-- DATA SUPPLIED --
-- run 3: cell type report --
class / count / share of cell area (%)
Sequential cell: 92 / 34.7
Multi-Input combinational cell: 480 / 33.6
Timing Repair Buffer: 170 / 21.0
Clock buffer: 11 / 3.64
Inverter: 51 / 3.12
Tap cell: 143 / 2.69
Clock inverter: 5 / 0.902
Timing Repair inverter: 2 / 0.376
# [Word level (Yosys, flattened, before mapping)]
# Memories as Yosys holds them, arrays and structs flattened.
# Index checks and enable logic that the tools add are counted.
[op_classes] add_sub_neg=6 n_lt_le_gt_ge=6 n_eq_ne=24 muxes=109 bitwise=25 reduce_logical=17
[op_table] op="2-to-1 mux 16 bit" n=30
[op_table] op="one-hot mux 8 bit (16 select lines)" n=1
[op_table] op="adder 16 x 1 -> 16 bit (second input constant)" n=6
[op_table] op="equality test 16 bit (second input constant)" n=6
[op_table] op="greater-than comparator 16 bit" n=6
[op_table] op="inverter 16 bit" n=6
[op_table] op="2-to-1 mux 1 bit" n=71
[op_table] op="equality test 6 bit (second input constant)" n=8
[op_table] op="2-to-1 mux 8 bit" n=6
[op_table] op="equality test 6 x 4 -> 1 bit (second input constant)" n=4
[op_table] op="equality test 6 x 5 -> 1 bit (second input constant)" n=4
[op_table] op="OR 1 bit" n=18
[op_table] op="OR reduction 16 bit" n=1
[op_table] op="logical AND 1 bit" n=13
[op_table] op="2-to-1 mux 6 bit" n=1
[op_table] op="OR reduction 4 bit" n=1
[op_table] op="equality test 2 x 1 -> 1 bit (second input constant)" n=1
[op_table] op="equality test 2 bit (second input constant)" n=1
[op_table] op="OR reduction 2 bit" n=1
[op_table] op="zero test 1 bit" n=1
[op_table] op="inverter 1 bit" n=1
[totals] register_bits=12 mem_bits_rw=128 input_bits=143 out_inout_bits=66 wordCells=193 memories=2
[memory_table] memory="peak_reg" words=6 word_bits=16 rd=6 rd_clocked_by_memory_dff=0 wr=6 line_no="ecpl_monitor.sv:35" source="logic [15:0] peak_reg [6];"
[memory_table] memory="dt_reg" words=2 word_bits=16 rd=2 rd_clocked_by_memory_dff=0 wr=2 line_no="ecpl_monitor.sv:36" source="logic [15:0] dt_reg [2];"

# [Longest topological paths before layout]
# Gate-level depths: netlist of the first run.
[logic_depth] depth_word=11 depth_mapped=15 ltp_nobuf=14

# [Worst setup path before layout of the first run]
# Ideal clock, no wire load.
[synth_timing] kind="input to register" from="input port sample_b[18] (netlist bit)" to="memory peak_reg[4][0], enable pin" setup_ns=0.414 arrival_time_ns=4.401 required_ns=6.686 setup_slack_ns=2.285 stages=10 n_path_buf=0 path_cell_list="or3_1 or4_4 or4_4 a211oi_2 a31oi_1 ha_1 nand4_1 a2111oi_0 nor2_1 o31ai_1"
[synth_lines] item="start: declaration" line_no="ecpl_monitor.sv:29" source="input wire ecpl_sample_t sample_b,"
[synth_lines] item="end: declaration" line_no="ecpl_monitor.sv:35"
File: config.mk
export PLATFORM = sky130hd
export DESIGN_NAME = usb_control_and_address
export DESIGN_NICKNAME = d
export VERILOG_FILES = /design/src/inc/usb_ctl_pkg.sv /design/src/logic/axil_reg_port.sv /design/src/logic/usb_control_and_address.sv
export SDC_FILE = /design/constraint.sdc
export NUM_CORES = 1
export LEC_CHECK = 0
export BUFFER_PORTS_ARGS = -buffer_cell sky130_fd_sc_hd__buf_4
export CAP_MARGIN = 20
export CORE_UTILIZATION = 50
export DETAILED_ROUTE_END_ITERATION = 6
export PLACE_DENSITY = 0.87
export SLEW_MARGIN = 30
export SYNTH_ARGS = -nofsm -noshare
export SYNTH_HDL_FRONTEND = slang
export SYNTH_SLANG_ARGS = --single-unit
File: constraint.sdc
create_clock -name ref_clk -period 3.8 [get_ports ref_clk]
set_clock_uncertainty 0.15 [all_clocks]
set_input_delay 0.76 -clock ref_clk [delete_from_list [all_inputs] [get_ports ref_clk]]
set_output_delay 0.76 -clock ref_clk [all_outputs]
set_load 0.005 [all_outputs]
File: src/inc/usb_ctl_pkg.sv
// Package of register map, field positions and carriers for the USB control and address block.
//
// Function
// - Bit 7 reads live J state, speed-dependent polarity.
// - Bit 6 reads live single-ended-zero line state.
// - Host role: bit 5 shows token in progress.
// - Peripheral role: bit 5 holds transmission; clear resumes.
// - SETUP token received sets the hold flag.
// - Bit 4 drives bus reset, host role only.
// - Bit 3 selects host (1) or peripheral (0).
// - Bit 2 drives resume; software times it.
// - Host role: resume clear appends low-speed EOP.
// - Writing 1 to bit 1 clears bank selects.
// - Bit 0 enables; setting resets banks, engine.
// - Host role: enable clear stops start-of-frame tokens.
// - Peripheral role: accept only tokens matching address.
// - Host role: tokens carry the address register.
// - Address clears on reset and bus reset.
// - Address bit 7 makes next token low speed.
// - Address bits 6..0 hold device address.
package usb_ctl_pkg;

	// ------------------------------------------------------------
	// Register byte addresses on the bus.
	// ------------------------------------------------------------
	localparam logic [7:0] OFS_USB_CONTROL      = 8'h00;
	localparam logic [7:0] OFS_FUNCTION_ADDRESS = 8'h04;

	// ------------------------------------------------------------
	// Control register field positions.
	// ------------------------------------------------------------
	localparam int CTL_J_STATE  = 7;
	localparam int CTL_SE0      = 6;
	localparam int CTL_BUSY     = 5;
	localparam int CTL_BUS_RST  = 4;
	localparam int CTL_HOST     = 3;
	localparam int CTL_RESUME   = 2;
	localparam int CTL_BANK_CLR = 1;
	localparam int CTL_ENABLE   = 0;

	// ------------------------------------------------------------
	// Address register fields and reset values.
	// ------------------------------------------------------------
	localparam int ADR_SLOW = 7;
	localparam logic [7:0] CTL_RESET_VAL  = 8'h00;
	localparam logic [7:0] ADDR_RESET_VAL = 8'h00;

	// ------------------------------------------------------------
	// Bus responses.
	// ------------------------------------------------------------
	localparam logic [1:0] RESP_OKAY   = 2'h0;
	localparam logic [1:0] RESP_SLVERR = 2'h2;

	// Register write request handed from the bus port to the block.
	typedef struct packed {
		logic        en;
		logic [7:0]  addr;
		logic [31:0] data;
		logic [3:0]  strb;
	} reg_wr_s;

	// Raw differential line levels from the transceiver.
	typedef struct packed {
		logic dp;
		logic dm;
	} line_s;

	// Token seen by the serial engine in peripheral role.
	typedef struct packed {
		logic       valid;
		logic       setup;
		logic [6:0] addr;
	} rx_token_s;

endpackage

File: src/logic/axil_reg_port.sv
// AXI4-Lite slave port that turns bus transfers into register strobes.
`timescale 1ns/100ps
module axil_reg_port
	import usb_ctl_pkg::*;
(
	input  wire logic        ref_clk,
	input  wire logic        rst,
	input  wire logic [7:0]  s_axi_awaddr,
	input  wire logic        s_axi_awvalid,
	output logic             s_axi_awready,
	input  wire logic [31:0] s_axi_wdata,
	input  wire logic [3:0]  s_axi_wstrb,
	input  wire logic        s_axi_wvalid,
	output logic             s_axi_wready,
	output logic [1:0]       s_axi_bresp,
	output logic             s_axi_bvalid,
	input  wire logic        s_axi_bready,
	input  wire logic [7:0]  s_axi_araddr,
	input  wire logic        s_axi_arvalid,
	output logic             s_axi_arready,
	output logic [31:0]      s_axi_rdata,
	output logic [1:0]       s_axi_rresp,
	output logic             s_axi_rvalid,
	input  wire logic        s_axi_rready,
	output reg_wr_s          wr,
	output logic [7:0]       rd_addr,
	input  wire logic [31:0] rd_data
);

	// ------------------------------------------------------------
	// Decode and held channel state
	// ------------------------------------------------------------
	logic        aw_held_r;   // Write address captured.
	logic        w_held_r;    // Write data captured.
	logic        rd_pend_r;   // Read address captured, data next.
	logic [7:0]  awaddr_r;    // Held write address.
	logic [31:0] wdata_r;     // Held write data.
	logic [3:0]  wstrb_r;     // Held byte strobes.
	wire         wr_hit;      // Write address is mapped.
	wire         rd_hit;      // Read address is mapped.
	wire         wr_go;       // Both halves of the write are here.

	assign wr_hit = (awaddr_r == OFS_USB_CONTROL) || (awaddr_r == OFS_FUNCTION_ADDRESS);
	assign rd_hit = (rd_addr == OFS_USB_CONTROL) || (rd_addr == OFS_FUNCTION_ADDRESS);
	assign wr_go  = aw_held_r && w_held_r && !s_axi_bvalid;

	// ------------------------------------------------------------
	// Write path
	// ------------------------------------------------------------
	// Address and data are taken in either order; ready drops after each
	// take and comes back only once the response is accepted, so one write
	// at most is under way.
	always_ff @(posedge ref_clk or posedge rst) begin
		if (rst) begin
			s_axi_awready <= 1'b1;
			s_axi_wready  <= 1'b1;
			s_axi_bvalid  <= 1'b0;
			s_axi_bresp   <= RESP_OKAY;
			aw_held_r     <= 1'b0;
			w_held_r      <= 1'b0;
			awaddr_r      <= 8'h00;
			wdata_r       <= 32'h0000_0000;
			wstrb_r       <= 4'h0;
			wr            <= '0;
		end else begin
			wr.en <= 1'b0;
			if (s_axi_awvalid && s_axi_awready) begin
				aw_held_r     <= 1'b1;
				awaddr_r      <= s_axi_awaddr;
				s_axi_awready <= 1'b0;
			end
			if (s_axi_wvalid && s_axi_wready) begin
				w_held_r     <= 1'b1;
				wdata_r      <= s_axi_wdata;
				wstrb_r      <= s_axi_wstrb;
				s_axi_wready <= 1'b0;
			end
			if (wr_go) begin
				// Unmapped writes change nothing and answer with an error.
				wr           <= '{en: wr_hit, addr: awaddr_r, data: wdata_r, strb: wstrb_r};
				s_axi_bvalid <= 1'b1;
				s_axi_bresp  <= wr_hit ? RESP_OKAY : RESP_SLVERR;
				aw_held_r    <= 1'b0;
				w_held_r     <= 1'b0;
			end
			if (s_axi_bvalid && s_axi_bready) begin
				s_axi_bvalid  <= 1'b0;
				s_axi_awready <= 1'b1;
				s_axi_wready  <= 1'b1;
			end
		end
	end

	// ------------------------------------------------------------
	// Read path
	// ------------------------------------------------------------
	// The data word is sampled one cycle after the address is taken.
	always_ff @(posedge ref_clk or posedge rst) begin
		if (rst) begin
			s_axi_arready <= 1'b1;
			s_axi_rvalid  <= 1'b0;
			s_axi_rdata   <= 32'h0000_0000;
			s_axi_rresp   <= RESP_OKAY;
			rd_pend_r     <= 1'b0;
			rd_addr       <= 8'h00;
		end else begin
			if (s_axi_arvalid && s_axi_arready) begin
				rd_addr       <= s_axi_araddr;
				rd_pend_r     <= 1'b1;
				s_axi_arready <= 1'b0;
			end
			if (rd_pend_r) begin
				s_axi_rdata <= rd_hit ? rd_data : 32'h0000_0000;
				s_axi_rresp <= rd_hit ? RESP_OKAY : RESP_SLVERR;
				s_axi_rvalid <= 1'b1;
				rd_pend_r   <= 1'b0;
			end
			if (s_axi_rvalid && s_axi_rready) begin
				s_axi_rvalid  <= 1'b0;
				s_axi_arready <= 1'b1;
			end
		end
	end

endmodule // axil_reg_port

-- TRY IT --
Read the entries and pick out all lines that include the word "first".

-- SOLVED EXERCISE --
# Gate-level depths: netlist of the first run.
# [Worst setup path before layout of the first run]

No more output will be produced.